• Work item:
When you reach the line in the data below that contains "after global placement,-0.351,0.468,632", please start repeating lines exactly, and stop after the line that contains "final: 3.76 / 1.38 / 0.541", repeating nothing else.

• Extracted material:
== == ==
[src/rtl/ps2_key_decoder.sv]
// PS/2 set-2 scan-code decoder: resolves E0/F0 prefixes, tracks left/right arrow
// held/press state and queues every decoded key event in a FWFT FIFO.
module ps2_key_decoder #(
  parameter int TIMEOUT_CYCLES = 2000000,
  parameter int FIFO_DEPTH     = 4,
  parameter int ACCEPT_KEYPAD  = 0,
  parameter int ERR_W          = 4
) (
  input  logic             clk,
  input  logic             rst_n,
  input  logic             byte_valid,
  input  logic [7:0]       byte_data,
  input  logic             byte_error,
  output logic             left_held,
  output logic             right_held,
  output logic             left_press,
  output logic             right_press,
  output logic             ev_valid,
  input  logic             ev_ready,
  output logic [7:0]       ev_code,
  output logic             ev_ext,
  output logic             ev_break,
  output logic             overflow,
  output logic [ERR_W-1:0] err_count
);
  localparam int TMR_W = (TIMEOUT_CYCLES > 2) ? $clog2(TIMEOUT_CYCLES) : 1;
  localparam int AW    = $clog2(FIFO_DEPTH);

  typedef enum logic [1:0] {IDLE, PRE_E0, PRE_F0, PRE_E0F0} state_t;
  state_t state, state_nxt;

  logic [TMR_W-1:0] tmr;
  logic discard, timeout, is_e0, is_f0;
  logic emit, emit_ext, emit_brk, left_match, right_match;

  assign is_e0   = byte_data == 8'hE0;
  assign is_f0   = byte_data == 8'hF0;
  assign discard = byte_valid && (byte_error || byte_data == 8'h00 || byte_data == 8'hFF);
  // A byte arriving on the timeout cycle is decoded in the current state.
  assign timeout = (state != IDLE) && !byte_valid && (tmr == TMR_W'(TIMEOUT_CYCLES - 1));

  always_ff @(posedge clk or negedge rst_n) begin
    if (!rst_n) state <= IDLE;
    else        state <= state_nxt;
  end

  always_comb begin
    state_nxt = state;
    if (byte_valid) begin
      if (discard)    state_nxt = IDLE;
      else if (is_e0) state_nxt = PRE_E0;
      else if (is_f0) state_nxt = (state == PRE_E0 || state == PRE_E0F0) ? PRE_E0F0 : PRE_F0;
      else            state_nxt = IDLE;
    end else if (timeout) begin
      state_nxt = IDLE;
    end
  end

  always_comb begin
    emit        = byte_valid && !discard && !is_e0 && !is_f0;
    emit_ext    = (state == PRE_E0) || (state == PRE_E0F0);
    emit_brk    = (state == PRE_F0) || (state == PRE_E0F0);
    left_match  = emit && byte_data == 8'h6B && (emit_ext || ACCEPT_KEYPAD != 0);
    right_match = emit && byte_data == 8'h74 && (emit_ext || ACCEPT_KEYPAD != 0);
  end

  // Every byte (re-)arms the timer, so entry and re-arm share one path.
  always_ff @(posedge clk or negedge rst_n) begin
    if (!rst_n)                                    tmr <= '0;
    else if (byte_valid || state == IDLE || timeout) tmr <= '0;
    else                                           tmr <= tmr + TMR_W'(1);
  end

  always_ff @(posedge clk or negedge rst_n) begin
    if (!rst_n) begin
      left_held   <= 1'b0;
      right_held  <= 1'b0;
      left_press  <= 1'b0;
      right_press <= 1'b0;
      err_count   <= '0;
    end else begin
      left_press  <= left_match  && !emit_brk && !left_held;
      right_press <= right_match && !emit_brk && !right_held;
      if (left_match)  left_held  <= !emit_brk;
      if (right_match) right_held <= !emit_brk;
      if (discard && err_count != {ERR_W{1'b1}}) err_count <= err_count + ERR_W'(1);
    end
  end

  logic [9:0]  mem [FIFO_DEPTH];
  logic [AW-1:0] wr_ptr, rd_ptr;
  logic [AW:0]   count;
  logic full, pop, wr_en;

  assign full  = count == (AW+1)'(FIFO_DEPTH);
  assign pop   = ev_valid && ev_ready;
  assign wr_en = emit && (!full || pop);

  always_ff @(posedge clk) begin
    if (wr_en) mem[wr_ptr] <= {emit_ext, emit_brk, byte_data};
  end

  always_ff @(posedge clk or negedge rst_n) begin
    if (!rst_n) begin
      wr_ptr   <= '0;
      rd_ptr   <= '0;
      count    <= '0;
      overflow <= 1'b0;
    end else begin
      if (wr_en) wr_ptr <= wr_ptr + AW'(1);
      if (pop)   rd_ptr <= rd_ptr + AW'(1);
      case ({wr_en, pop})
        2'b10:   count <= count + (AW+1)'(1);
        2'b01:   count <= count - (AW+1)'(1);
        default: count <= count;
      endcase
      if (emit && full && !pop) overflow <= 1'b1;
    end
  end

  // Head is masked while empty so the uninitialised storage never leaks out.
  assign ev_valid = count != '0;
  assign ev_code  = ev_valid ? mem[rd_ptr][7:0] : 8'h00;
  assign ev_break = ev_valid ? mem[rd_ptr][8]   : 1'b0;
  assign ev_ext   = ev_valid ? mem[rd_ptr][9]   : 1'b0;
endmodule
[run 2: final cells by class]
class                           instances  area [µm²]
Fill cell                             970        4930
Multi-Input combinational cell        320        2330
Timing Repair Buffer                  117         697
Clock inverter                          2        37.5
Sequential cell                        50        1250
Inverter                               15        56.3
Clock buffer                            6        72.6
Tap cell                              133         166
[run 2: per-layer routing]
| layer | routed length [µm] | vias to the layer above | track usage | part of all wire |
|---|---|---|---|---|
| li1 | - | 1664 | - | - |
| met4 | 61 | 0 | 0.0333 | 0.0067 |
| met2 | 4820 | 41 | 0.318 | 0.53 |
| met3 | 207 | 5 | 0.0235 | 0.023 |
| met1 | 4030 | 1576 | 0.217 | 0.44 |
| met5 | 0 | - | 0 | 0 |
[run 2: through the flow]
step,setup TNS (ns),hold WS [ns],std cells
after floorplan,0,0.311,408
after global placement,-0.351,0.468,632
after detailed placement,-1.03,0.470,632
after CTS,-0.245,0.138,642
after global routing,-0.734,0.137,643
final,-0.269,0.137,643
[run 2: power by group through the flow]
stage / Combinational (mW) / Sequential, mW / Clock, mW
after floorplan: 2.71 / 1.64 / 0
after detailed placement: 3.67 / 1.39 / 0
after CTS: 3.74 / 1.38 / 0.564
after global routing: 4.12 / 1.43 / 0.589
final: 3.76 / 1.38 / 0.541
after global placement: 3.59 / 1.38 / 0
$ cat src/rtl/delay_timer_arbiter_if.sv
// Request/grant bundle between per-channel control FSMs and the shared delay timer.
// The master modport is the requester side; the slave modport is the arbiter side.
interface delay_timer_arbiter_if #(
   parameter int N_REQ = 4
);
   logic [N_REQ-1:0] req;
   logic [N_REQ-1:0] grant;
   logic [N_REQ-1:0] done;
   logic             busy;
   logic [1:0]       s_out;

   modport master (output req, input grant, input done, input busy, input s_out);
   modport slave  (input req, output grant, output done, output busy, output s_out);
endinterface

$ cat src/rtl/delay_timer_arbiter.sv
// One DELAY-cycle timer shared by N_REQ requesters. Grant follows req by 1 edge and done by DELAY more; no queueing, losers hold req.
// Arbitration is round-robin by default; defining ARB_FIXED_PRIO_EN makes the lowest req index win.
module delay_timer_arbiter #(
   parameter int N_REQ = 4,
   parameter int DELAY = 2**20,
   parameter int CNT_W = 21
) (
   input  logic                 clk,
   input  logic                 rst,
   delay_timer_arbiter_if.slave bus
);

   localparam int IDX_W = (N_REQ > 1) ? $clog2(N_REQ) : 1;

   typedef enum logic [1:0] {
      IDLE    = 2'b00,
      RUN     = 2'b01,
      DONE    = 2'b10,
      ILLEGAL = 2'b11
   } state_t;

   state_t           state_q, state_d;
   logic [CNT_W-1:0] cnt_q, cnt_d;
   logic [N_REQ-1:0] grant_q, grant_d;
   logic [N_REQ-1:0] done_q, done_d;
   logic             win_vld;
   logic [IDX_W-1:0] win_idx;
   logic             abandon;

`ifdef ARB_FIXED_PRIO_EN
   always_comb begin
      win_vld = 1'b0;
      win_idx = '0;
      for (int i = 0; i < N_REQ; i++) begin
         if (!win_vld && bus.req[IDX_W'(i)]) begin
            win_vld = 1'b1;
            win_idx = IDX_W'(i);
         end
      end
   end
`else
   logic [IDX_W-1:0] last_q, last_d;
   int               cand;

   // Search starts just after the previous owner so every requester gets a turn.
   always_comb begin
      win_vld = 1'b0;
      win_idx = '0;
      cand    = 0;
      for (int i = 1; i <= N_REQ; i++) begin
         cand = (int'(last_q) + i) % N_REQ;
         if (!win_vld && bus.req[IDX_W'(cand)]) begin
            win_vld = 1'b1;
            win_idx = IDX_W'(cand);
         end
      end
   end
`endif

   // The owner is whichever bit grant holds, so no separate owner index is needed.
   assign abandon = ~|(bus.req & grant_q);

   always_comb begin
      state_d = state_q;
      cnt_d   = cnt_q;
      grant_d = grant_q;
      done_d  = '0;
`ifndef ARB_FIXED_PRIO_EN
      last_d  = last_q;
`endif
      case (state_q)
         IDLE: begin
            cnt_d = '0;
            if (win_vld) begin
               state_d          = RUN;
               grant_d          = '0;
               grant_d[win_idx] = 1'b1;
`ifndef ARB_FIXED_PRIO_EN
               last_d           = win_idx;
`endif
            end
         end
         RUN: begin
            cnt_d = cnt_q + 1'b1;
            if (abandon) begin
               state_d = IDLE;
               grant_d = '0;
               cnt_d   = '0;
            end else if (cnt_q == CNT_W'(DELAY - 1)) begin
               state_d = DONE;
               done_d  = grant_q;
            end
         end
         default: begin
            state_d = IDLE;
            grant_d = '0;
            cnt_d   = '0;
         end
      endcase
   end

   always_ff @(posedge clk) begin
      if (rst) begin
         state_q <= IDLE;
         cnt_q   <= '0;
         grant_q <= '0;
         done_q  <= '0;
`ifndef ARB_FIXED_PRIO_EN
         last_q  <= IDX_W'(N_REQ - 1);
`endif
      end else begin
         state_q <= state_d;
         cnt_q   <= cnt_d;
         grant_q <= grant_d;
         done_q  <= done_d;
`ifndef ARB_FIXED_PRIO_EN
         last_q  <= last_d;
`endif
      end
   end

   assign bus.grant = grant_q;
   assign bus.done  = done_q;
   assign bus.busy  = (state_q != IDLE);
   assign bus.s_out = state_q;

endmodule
== == ==
• Exercise output:
after global placement,-0.351,0.468,632
after detailed placement,-1.03,0.470,632
after CTS,-0.245,0.138,642
after global routing,-0.734,0.137,643
final,-0.269,0.137,643
[run 2: power by group through the flow]
stage / Combinational (mW) / Sequential, mW / Clock, mW
after floorplan: 2.71 / 1.64 / 0
after detailed placement: 3.67 / 1.39 / 0
after CTS: 3.74 / 1.38 / 0.564
after global routing: 4.12 / 1.43 / 0.589
final: 3.76 / 1.38 / 0.541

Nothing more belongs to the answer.